(MATERIAL FOR THIS TASK):
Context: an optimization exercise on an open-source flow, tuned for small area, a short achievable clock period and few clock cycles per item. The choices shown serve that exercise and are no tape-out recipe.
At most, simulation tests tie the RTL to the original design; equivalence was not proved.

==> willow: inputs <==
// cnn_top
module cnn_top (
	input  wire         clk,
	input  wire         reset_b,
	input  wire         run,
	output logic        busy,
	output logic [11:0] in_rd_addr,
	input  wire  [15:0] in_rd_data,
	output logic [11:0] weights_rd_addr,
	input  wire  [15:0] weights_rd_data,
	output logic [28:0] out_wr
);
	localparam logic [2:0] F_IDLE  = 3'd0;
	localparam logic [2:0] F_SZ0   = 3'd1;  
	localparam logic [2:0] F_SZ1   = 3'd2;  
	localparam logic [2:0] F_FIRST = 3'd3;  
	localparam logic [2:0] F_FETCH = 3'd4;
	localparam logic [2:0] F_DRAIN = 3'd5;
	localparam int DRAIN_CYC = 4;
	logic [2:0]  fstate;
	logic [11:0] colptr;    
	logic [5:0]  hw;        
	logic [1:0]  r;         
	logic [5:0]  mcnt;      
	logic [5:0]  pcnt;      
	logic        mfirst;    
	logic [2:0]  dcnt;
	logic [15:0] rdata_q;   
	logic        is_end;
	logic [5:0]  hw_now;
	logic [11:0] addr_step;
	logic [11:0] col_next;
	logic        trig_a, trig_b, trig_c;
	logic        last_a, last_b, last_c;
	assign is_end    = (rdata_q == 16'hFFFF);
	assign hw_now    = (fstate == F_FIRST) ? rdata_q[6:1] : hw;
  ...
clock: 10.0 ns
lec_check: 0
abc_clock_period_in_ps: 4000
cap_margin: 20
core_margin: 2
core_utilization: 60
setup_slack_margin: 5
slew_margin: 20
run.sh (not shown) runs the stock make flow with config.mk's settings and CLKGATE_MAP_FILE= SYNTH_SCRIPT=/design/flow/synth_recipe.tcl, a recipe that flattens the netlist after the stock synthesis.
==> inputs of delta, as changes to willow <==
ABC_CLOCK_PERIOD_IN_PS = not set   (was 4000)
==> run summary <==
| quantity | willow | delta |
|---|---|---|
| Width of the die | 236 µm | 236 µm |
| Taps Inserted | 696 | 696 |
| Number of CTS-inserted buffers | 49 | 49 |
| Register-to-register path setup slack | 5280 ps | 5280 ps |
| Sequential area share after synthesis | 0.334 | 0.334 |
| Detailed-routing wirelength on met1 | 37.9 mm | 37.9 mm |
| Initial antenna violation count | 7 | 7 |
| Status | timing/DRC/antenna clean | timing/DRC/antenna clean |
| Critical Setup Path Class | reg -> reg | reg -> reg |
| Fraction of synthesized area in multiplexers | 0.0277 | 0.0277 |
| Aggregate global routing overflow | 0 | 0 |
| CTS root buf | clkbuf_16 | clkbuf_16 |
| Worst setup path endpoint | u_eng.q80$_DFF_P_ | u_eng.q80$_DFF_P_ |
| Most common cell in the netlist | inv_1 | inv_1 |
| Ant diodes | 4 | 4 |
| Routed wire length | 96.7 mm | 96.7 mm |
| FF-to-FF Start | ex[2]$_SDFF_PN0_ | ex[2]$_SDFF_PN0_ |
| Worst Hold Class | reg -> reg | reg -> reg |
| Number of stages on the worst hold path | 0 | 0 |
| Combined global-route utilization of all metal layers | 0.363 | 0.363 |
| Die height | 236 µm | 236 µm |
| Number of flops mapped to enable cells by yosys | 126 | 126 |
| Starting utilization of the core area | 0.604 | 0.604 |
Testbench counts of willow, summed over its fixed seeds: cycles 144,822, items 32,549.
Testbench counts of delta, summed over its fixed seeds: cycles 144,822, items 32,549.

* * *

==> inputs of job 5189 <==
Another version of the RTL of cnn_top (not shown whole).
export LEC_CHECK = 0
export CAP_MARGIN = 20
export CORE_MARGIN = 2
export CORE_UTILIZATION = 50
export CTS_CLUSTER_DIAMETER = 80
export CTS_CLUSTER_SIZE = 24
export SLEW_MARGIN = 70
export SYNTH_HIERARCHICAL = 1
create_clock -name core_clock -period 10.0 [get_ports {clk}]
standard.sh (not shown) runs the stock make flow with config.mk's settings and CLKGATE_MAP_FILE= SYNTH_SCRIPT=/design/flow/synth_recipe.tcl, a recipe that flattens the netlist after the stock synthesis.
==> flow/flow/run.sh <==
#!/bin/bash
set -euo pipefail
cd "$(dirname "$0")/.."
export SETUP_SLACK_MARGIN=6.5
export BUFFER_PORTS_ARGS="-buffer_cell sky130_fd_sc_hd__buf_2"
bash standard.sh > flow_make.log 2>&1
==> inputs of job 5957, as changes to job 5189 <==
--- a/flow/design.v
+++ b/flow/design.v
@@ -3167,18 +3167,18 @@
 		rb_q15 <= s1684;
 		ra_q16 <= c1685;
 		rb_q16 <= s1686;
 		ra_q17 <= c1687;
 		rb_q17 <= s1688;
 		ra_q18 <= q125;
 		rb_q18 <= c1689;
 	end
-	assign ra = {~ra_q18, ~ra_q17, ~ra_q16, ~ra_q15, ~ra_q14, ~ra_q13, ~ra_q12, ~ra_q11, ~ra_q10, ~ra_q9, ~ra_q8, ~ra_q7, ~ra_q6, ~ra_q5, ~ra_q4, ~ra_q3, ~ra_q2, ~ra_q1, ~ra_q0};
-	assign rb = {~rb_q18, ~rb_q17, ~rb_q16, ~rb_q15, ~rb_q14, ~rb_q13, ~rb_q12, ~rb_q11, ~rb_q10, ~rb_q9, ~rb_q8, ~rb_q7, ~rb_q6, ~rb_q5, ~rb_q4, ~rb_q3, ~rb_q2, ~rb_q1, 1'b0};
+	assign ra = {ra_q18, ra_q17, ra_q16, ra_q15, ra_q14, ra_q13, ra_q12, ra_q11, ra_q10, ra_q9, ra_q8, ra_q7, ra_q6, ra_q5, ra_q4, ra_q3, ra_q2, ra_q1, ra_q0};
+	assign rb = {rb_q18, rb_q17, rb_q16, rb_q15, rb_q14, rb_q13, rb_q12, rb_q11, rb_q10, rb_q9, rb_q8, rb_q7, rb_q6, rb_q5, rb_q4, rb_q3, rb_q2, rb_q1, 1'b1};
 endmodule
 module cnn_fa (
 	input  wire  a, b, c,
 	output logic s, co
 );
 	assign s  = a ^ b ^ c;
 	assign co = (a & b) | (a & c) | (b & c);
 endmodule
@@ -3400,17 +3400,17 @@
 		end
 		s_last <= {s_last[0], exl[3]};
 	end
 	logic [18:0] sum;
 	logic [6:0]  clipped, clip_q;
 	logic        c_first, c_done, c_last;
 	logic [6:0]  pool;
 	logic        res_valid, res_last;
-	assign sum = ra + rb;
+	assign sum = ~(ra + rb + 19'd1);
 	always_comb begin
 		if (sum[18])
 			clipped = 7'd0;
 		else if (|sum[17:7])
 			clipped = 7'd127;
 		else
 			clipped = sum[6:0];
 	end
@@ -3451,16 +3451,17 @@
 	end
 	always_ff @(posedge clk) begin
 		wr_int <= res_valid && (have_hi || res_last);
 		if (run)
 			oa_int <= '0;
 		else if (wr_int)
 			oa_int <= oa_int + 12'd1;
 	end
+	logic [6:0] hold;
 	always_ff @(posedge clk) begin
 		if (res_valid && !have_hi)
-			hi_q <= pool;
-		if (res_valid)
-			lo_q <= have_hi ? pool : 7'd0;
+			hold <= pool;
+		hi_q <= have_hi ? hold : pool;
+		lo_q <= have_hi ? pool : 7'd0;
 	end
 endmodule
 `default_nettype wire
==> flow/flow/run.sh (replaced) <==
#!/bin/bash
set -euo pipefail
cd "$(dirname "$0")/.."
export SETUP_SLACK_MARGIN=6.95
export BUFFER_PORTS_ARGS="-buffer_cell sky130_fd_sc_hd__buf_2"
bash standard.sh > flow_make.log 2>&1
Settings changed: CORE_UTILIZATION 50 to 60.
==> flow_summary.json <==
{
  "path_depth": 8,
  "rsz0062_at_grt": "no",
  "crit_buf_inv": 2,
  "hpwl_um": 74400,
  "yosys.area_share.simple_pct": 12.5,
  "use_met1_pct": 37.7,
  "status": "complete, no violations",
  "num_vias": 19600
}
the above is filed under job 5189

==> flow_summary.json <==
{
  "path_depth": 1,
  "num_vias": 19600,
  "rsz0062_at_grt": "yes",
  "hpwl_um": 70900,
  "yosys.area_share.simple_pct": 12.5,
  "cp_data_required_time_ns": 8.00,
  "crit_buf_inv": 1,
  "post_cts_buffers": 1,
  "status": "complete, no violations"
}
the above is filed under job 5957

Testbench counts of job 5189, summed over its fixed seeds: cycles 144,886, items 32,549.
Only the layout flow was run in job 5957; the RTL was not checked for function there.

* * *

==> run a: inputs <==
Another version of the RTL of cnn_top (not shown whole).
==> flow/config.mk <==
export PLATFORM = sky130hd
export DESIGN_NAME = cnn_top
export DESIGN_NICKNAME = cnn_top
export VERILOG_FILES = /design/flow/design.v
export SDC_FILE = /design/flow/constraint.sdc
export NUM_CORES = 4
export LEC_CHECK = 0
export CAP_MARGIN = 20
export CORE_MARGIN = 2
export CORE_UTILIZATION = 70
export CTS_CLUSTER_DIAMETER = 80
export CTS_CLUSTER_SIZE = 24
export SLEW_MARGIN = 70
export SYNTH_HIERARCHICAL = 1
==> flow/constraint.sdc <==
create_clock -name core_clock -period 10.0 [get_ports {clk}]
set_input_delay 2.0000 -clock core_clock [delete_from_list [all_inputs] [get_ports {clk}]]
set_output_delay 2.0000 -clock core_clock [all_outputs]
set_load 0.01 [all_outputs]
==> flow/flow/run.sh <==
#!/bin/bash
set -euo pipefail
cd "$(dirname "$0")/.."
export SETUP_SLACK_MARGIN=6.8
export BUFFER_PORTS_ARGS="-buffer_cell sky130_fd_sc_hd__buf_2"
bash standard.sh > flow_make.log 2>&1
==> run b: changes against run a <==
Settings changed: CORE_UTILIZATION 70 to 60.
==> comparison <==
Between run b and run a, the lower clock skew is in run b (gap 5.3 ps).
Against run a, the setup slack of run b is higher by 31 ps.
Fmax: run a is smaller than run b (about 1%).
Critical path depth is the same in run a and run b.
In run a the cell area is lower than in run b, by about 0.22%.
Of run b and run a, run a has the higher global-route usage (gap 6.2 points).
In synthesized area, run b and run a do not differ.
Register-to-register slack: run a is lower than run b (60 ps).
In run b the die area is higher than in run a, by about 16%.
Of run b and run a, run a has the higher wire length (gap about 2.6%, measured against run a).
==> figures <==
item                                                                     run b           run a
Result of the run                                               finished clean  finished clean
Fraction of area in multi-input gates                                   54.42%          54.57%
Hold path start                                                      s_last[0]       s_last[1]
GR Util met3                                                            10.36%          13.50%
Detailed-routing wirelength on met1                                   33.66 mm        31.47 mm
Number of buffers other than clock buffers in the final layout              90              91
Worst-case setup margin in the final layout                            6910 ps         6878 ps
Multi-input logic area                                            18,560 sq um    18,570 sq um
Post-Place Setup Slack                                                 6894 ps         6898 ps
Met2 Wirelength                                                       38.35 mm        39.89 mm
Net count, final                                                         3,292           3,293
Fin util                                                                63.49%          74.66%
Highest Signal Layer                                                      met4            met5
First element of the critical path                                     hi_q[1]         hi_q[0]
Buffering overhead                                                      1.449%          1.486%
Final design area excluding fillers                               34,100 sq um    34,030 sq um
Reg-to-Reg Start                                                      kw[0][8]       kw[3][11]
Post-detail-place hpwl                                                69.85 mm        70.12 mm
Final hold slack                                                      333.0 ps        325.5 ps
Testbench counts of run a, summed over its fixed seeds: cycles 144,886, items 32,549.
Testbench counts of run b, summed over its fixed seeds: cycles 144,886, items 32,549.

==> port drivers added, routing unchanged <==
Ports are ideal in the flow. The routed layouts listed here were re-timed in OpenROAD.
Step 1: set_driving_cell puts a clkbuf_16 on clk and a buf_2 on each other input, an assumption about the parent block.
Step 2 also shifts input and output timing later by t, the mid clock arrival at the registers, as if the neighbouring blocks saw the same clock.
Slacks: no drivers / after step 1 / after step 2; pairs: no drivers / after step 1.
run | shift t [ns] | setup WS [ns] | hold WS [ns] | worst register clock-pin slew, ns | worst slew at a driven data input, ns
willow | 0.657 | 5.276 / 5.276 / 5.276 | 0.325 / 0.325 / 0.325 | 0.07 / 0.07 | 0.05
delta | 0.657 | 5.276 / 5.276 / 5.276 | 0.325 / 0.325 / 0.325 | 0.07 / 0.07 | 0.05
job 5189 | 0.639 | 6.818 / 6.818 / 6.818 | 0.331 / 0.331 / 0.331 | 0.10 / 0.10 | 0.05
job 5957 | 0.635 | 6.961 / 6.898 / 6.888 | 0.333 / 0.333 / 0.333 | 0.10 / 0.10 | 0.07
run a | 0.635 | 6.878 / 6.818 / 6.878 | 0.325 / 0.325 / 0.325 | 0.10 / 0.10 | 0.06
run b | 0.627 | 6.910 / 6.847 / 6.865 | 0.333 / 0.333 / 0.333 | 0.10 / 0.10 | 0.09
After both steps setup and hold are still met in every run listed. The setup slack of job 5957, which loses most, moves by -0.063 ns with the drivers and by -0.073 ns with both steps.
==
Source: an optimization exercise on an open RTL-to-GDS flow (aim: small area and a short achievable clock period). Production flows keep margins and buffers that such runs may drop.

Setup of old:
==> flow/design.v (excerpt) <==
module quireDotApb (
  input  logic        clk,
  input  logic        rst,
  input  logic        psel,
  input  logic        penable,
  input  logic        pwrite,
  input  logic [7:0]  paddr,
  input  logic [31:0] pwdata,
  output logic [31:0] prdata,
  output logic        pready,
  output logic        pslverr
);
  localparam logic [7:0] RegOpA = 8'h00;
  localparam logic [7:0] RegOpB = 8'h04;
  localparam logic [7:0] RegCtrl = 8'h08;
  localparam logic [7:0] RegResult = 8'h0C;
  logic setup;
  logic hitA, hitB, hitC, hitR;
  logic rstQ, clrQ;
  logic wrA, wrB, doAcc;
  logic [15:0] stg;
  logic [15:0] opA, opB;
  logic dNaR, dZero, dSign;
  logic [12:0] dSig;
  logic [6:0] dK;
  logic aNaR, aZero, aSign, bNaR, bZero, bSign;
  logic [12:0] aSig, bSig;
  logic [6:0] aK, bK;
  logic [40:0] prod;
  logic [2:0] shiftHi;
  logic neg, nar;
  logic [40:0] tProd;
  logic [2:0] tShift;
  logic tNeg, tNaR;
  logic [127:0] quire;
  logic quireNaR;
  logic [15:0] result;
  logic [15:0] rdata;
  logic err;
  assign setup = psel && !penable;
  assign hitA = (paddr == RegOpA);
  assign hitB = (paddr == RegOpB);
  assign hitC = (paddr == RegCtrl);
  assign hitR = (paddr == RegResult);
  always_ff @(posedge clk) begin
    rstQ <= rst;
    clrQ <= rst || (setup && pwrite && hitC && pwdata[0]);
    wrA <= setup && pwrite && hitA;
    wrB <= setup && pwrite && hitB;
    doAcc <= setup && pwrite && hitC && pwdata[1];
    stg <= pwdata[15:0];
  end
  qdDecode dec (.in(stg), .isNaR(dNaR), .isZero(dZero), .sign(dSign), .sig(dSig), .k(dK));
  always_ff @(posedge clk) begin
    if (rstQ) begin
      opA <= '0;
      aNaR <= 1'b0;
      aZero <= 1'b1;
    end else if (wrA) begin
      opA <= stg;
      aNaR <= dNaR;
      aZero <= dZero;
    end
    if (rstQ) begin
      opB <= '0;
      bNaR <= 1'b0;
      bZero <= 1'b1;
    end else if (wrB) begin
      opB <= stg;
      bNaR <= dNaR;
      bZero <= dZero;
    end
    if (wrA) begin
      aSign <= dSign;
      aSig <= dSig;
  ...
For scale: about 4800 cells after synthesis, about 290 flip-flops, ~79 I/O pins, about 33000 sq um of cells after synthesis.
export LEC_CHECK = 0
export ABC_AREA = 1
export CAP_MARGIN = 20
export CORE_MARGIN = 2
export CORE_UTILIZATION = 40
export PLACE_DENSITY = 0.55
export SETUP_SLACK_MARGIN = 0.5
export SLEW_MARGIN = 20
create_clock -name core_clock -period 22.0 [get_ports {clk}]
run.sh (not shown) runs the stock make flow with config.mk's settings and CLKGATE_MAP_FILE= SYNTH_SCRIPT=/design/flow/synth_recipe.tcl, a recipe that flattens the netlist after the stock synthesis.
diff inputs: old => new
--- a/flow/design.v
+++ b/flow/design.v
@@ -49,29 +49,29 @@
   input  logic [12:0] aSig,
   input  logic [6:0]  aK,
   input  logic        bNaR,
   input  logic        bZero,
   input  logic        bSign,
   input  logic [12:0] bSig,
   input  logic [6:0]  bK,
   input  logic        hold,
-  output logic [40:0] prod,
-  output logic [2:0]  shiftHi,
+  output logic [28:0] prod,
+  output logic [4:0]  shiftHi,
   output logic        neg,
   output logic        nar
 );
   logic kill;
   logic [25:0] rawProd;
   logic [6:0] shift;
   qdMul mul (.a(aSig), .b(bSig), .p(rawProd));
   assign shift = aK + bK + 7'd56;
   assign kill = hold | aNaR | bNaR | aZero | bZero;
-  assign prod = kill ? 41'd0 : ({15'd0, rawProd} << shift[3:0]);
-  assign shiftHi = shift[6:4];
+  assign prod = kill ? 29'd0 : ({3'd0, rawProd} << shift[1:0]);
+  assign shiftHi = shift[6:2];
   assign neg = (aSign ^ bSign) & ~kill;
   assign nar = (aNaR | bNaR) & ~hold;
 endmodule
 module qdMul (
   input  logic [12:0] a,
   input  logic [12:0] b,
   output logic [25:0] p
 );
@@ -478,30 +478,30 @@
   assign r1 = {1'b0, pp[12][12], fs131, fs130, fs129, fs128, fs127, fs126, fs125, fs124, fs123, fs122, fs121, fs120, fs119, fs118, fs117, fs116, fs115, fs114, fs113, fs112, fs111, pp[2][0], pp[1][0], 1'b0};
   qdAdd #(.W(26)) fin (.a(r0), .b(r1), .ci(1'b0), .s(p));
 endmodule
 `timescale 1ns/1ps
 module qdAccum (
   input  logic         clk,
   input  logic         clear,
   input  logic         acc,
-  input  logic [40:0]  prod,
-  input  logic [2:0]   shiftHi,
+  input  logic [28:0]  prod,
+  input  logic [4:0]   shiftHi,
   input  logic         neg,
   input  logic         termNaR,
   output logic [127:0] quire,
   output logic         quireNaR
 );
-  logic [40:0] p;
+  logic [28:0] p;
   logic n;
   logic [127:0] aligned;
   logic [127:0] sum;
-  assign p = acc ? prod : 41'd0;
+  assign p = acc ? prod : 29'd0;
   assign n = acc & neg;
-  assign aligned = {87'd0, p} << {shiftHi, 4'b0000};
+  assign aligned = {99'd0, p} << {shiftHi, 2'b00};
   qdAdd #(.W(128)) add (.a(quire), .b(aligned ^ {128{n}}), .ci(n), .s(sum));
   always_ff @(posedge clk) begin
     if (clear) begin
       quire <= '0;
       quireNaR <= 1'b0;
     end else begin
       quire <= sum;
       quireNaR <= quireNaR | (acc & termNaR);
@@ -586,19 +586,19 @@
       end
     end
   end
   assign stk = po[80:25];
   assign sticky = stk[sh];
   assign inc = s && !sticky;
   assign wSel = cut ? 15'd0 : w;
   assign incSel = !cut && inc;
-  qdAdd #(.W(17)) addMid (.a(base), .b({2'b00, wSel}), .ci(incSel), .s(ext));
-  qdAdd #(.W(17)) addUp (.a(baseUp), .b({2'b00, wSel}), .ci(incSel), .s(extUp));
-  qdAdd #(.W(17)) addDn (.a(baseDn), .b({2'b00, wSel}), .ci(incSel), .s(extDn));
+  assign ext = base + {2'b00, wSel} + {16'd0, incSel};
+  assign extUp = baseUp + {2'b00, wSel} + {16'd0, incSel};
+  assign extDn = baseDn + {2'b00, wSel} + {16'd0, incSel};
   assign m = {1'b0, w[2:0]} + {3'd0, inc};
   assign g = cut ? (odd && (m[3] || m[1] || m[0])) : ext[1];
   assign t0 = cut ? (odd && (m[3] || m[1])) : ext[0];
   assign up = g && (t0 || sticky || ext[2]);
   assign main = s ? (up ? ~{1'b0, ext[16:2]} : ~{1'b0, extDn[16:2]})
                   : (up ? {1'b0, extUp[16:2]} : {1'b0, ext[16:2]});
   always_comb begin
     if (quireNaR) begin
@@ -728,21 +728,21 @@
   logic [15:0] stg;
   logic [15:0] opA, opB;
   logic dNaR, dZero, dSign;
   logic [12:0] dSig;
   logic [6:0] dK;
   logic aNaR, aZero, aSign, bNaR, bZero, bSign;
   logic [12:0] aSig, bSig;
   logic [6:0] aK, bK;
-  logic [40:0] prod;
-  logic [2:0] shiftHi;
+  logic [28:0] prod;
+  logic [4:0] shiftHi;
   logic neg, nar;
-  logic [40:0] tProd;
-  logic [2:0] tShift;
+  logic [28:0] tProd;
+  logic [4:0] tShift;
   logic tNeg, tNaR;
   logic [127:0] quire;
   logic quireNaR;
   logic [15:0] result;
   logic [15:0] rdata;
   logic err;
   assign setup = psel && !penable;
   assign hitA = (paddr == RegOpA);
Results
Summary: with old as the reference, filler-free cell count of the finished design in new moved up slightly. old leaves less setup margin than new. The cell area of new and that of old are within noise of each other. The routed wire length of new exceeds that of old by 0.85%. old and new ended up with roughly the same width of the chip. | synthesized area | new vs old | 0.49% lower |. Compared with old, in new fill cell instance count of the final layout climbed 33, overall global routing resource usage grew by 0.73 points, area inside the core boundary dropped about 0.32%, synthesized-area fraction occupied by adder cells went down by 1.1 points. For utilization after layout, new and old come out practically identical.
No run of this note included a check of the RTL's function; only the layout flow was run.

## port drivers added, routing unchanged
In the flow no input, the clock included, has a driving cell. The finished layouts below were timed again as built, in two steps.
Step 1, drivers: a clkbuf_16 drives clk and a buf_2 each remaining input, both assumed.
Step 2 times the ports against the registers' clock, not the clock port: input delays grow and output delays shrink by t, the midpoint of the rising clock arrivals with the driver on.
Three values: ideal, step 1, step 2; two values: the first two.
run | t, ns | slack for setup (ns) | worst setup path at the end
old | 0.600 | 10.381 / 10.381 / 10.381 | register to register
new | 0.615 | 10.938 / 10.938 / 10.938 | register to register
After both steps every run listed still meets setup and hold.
---
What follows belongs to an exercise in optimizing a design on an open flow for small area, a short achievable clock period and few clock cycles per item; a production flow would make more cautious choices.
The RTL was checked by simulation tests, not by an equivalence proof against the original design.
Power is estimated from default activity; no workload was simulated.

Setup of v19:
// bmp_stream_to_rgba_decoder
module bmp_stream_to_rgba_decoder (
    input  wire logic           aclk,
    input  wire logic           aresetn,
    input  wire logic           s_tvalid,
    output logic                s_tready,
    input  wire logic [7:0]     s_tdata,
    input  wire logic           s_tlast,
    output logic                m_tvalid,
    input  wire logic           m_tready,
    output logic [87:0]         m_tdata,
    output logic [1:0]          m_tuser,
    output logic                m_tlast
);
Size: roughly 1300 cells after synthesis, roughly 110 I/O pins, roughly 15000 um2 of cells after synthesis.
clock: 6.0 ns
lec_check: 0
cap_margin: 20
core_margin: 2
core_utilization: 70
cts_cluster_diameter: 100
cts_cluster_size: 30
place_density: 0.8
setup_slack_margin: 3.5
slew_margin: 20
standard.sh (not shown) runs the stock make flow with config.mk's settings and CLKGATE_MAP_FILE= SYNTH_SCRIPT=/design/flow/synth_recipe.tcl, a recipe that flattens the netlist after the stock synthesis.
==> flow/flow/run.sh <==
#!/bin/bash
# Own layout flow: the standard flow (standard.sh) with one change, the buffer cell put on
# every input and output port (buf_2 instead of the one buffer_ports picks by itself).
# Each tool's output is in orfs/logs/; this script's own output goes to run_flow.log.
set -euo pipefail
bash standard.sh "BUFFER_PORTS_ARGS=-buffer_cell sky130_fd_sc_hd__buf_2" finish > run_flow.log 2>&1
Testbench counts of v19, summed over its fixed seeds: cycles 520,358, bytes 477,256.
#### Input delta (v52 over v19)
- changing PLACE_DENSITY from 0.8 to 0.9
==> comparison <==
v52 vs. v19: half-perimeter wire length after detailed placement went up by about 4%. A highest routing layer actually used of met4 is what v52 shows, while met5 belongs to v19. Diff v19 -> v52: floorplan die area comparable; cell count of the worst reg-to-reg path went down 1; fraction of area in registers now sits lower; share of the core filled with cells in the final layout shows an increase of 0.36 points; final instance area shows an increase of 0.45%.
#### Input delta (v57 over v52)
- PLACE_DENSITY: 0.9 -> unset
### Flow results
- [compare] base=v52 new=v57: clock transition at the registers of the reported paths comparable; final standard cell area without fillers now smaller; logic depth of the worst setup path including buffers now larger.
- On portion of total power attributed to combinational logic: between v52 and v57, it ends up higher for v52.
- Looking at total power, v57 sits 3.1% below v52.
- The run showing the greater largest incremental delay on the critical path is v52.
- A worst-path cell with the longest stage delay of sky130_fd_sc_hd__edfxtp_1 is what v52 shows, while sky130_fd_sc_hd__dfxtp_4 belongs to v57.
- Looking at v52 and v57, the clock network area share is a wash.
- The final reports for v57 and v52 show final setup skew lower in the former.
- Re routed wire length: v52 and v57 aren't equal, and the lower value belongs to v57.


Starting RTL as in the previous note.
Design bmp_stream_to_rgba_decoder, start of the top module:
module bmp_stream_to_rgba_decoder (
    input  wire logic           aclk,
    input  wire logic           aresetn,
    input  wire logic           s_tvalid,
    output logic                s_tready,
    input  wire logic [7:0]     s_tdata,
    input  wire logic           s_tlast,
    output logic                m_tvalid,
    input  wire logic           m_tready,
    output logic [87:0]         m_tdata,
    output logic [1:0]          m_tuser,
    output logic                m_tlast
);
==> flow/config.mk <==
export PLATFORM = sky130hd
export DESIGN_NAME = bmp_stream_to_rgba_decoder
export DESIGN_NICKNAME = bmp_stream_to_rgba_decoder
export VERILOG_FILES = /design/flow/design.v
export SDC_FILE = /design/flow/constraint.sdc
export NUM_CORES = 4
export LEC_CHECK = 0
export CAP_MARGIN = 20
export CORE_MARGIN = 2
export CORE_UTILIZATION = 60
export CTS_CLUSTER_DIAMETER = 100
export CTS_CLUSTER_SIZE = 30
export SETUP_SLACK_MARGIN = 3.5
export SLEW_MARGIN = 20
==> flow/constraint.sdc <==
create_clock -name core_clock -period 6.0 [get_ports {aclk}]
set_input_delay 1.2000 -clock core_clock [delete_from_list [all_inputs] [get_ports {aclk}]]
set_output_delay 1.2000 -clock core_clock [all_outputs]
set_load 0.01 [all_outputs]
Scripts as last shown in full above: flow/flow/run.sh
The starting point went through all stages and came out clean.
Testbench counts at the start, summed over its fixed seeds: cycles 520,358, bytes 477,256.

(WHAT TO WORK ON):
Where does the string "finished" appear in the records above? Return every line that holds it.

(EXPECTED ANSWER):
Result of the run                                               finished clean  finished clean
Summary: with old as the reference, filler-free cell count of the finished design in new moved up slightly. old leaves less setup margin than new. The cell area of new and that of old are within noise of each other. The routed wire length of new exceeds that of old by 0.85%. old and new ended up with roughly the same width of the chip. | synthesized area | new vs old | 0.49% lower |. Compared with old, in new fill cell instance count of the final layout climbed 33, overall global routing resource usage grew by 0.73 points, area inside the core boundary dropped about 0.32%, synthesized-area fraction occupied by adder cells went down by 1.1 points. For utilization after layout, new and old come out practically identical.
In the flow no input, the clock included, has a driving cell. The finished layouts below were timed again as built, in two steps.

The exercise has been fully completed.